Russia: No need for criminal probe into Navalny case
MOSCOW: Russian prosecutors said on Thursday they saw no need for a criminal investigation into the sudden illness of Kremlin critic Alexei Navalny, who his supporters suspect was poisoned, as they had found no sign that any crime had been committed.
Navalny, a politician and corruption investigator who is one of Russian President Vladimir Putin’s fiercest critics, fell ill on a flight back to Moscow from Siberia about a week ago and was taken to a hospital in the Siberian city of Omsk after the plane made an emergency landing.

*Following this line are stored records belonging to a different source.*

`config.mk`:
```
export PLATFORM = sky130hd
export DESIGN_NAME = if_stage
export DESIGN_NICKNAME = d
export VERILOG_FILES = /design/src/rtl/if_stage.sv
export SDC_FILE = /design/constraint.sdc
export NUM_CORES = 1
export LEC_CHECK = 0
export ABC_AREA = 1
export CAP_MARGIN = 20
export CORE_UTILIZATION = 38
export DETAILED_ROUTE_END_ITERATION = 10
export GPL_TIMING_DRIVEN = 1
export PLACE_DENSITY = 0.85
export SLEW_MARGIN = 20
export SYNTH_ARGS = -nofsm -noshare
export SYNTH_HDL_FRONTEND = slang
export SYNTH_SLANG_ARGS = --single-unit
```
`constraint.sdc`:
```
create_clock -name clk -period 2 [get_ports clk]
set_input_delay 0.3 -clock clk [delete_from_list [all_inputs] [get_ports clk]]
set_output_delay 0.3 -clock clk [all_outputs]
set_load 0.02 [all_outputs]
```
`src/rtl/if_stage.sv`:
```
// Instruction-fetch stage: holds the fetch PC, drives a 1-cycle-latency instruction SRAM,
// buffers the returned word across ID stalls and applies ID branch redirects.
// Optional macro IF_ADEF_EN adds IFreg_adef (misaligned-fetch flag, nop injected).
`ifndef BR_BUS_LEN
`define BR_BUS_LEN 33
`endif

module if_stage #(
  parameter logic [31:0] RESET_PC = 32'h1c000000
) (
  input  logic                   clk,
  input  logic                   reset,
  input  logic                   ID_allow_in,
  input  logic [`BR_BUS_LEN-1:0] BR_BUS,
  output logic                   inst_sram_en,
  output logic [3:0]             inst_sram_we,
  output logic [31:0]            inst_sram_addr,
  output logic [31:0]            inst_sram_wdata,
  input  logic [31:0]            inst_sram_rdata,
  output logic                   IF_ready_go,
  output logic                   IF_allow_in,
  output logic                   IFreg_valid,
  output logic [31:0]            IFreg_inst,
  output logic [31:0]            IFreg_pc
`ifdef IF_ADEF_EN
  ,
  output logic                   IFreg_adef
`endif
);

  localparam logic [31:0] NOP_INST = 32'h03400000;

  logic        fs_valid_q, fs_valid_d;
  logic [31:0] fs_pc_q, fs_pc_d;
  logic [31:0] inst_buf_q, inst_buf_d;
  logic        inst_buf_valid_q, inst_buf_valid_d;

  logic        br_taken_s;
  logic [31:0] br_target_s;
  logic        to_fs_valid_s;
  logic [31:0] nextpc_s;
  logic        ready_go_s;
  logic        allow_in_s;
  logic        fetch_ok_s;
  logic        handoff_s;

  assign {br_target_s, br_taken_s} = BR_BUS;

  assign to_fs_valid_s = ~reset;
  assign ready_go_s    = 1'b1;
  assign nextpc_s      = br_taken_s ? br_target_s : (fs_pc_q + 32'd4);
  assign allow_in_s    = ~fs_valid_q | (ready_go_s & ID_allow_in);
  assign handoff_s     = fs_valid_q & ID_allow_in;

`ifdef IF_ADEF_EN
  // Misaligned fetches never reach the SRAM; the fault is reported alongside a nop.
  assign fetch_ok_s = (nextpc_s[1:0] == 2'b00);
`else
  assign fetch_ok_s = 1'b1;
`endif

  assign inst_sram_en    = to_fs_valid_s & (allow_in_s | br_taken_s) & fetch_ok_s;
  assign inst_sram_we    = 4'b0000;
  assign inst_sram_addr  = nextpc_s;
  assign inst_sram_wdata = 32'h00000000;

  assign IF_ready_go = ready_go_s;
  assign IF_allow_in = allow_in_s;
  assign IFreg_pc    = fs_pc_q;
  // The word in IF while ID resolves a taken branch is wrong-path: squash it.
  assign IFreg_valid = fs_valid_q & ~br_taken_s;

`ifdef IF_ADEF_EN
  assign IFreg_adef = fs_valid_q & (fs_pc_q[1:0] != 2'b00);
  assign IFreg_inst = IFreg_adef ? NOP_INST
                    : (inst_buf_valid_q ? inst_buf_q : inst_sram_rdata);
`else
  assign IFreg_inst = inst_buf_valid_q ? inst_buf_q : inst_sram_rdata;
`endif

  // Next-state for fetch PC/valid and the stall buffer; redirect has top priority.
  always_comb begin
    fs_valid_d       = fs_valid_q;
    fs_pc_d          = fs_pc_q;
    inst_buf_d       = inst_buf_q;
    inst_buf_valid_d = inst_buf_valid_q;

    if (br_taken_s) begin
      fs_pc_d    = br_target_s;
      fs_valid_d = 1'b1;
    end else if (allow_in_s) begin
      fs_pc_d    = nextpc_s;
      fs_valid_d = to_fs_valid_s;
    end else begin
      fs_pc_d    = fs_pc_q;
      fs_valid_d = fs_valid_q;
    end

    // The SRAM output is only valid one cycle after a request, so capture it on the first stall cycle.
    if (br_taken_s) begin
      inst_buf_valid_d = 1'b0;
    end else if (fs_valid_q & ~ID_allow_in & ~inst_buf_valid_q) begin
      inst_buf_d       = inst_sram_rdata;
      inst_buf_valid_d = 1'b1;
    end else if (handoff_s) begin
      inst_buf_valid_d = 1'b0;
    end else begin
      inst_buf_valid_d = inst_buf_valid_q;
    end
  end

  // State registers with asynchronous active-high reset.
  always_ff @(posedge clk or posedge reset) begin
    if (reset) begin
      fs_valid_q       <= 1'b0;
      fs_pc_q          <= RESET_PC - 32'd4;
      inst_buf_q       <= 32'h00000000;
      inst_buf_valid_q <= 1'b0;
    end else begin
      fs_valid_q       <= fs_valid_d;
      fs_pc_q          <= fs_pc_d;
      inst_buf_q       <= inst_buf_d;
      inst_buf_valid_q <= inst_buf_valid_d;
    end
  end

endmodule

```
==> flow_metrics.py, run 1 <==
metrics = {
    "job": {
        "drv_cap": 0,
    },
    "clock_tree": {
        "cts_num_sinks": 66,
        "cts_made_buffers": 9,
        "cts-root-buf": "clkbuf_16",
        "clk_pin_slew_ps": 60,
        "clock_latency_ps": 340,
        "clock_path_buffers": 2,
        "ctsHoldBuffers": 0,
        "cts_tree": "done",
        "h-tree-depth": 3,
    },
    "logic_synthesis": {
        "netlist_instances": 671,
        "async_flop_share_pct": 100.0,
        "synth_seq_cells": 66,
        "synth_common_cells": "nand2_1 (236), o21ai_0 (70), inv_1 (67)",
        "ys_seq_area_share_pct": 37.47,
        "syn_area_um2": 4494,
        "synthFlopType": "dfrtp_1",
        "ys_warn_count": 0,
        "avgSynthCellArea_um2": 6.698,
        "yosysUniqueCellTypes": 31,
        "yosys-top-cells-area": "dfrtp_1 (22%), nand2_1 (20%), dfstp_2 (15%), o21ai_0 (7.8%), buf_4 (6.2%)",
        "synth_top_area_share_pct": 22.27,
        "synth_edf_count": 0,
        "yosys.area.top_type": "dfrtp_1",
        "synth.most_common_cell": "nand2_1",
    },
    "sta": {
        "finalHoldViolations": 0,
        "min_period_ps": 2507,
        "fin_tns_setup_ps": -10920,
        "slew_viol_final": 0,
        "finClkSkew_ps": 7.428,
        "worstMarginPinSlew_ps": 848.1,
        "rsz0062_at_grt": "true",
        "fin_ws_ps": -507.1,
        "timing.final.crit_share_pct": 125.4,
        "slew_headroom_pct": 43.46,
        "setup_viol": 37,
        "max_freq_ghz": 0.3989,
    },
    "power": {
        "vdd_ir_drop_max_mv": 0.7272,
        "seqPwrFrac_pct": 30.0,
        "power_density_nw_per_um2": 751.7,
        "p_sw_w": 0.002076,
        "p_leak_nw": 3.863,
        "comb_power_share_pct": 38.0,
        "switching_share_pct": 34.94,
        "power.internal_w": 0.003866,
        "power_frac_clock_pct": 32.0,
    },
    "grt": {
        "grtUsageMet1_pct": 31.05,
        "antenna_found_initial": 0,
        "grt_max_degree": 67,
        "grt_pass1_wl_um": 25590,
        "grtUsageTotal_pct": 25.83,
        "met3_usage_pct": 4.921,
        "grt.busiest_layer": "met2",
        "grtUsageMet2_pct": 42.65,
        "grt.overflow.total": 0,
        "grt_pass1_vias": 5155,
    },
    "outcome": {
        "outcome": "finished, violations left",
        "violations": "setup timing",
    },
    "route": {
        "drt-initial-drc-count": 485,
        "drc": 0,
        "vias_per_cell": 5.255,
        "wl_um": 18700,
        "dr_total_vias": 5738,
        "drt_pre_antenna_iters": 5,
        "avgRoutedWirePerCell_um": 17.12,
        "ant_nets": 0,
    },
    "setup_path": {
        "r2r_slack_ps": -280,
        "startpoint": "IFreg_pc[10]$_DFFE_PP1N_",
        "end_kind": "output port",
        "r2r-end": "IFreg_pc[11]$_DFFE_PP1N_",
        "worstSetupStartpointType": "flip-flop",
        "critical_path_class": "reg -> out",
        "crit_end": "inst_sram_addr[23]",
        "cp_max_fo": 4,
        "cp.arrival_ps": 2210,
        "worstReg2RegStart": "IFreg_pc[7]$_DFFE_PP1N_",
        "worst-r2r-cell-count": 14,
        "cp_data_required_time_ps": 1700,
    },
    "cells_and_area": {
        "fin_nets": 1013,
        "area.growth.synth_to_final_pct": 75.89,
        "fin_util_pct": 68.94,
        "drive_gt1_share_pct": 33.61,
        "stdcell_count": 1092,
        "n_fill_cell": 846,
        "diodes": 0,
        "final_area_um2": 7905,
    },
    "placed_design": {
        "dp_cells": 1031,
        "detailed_place.area_um2": 6713,
        "dpl.hpwl_um": 10230,
        "port_buffers": 166,
        "post-place-ws_ps": -496.1,
        "gp_congestion": 0.9866,
    },
    "floorplanning": {
        "core-area_um2": 11470,
        "dieHeight_um": 110.8,
        "die_w_um": 110.8,
        "rows": 39,
        "ios": 204,
        "die_area_um2": 12270,
        "start_util_pct": 39.19,
    },
    "hold_path": {
        "hold_class": "reg -> reg",
    },
}
routing by layer:
layer / vias up / wire [um] / part of all wire (%)
met5: - / 0 / 0
met4: 0 / 1304 / 7.0
met3: 126 / 1739 / 9.3
met2: 431 / 8648 / 46
met1: 2606 / 7003 / 37
li1: 2575 / - / -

Last weekend, he was transferred to the Charité hospital in Berlin, where doctors found indications of “cholinesterase inhibitors” in his system.
Navalny is in a medically-induced coma in Berlin’s Charite hospital where he remains in serious but stable condition and his symptoms are receding, according to hospital officials .
The hospital said its initial medical examination pointed to poisoning, though Russian doctors who had treated Navalny in a Siberian hospital have contradicted that diagnosis.
The Siberian branch of the interior ministry’s transportation unit said it was carrying out a preliminary investigation into the case, but this was routine. German Chancellor Angela Merkel raised the prospect of a coordinated European response, should evidence mount Navalny was the target of a poison attack.
Although Navalny fell ill on a domestic Russian flight to Moscow, the German leader drew a link between the case and the 2018 attempted murder of a former Russian spy, Sergei Skripal, and his daughter in the UK. “When we have more clarity about the background.. we will certainly try to have a European reaction, not only reactions by individual states,” Merkel said.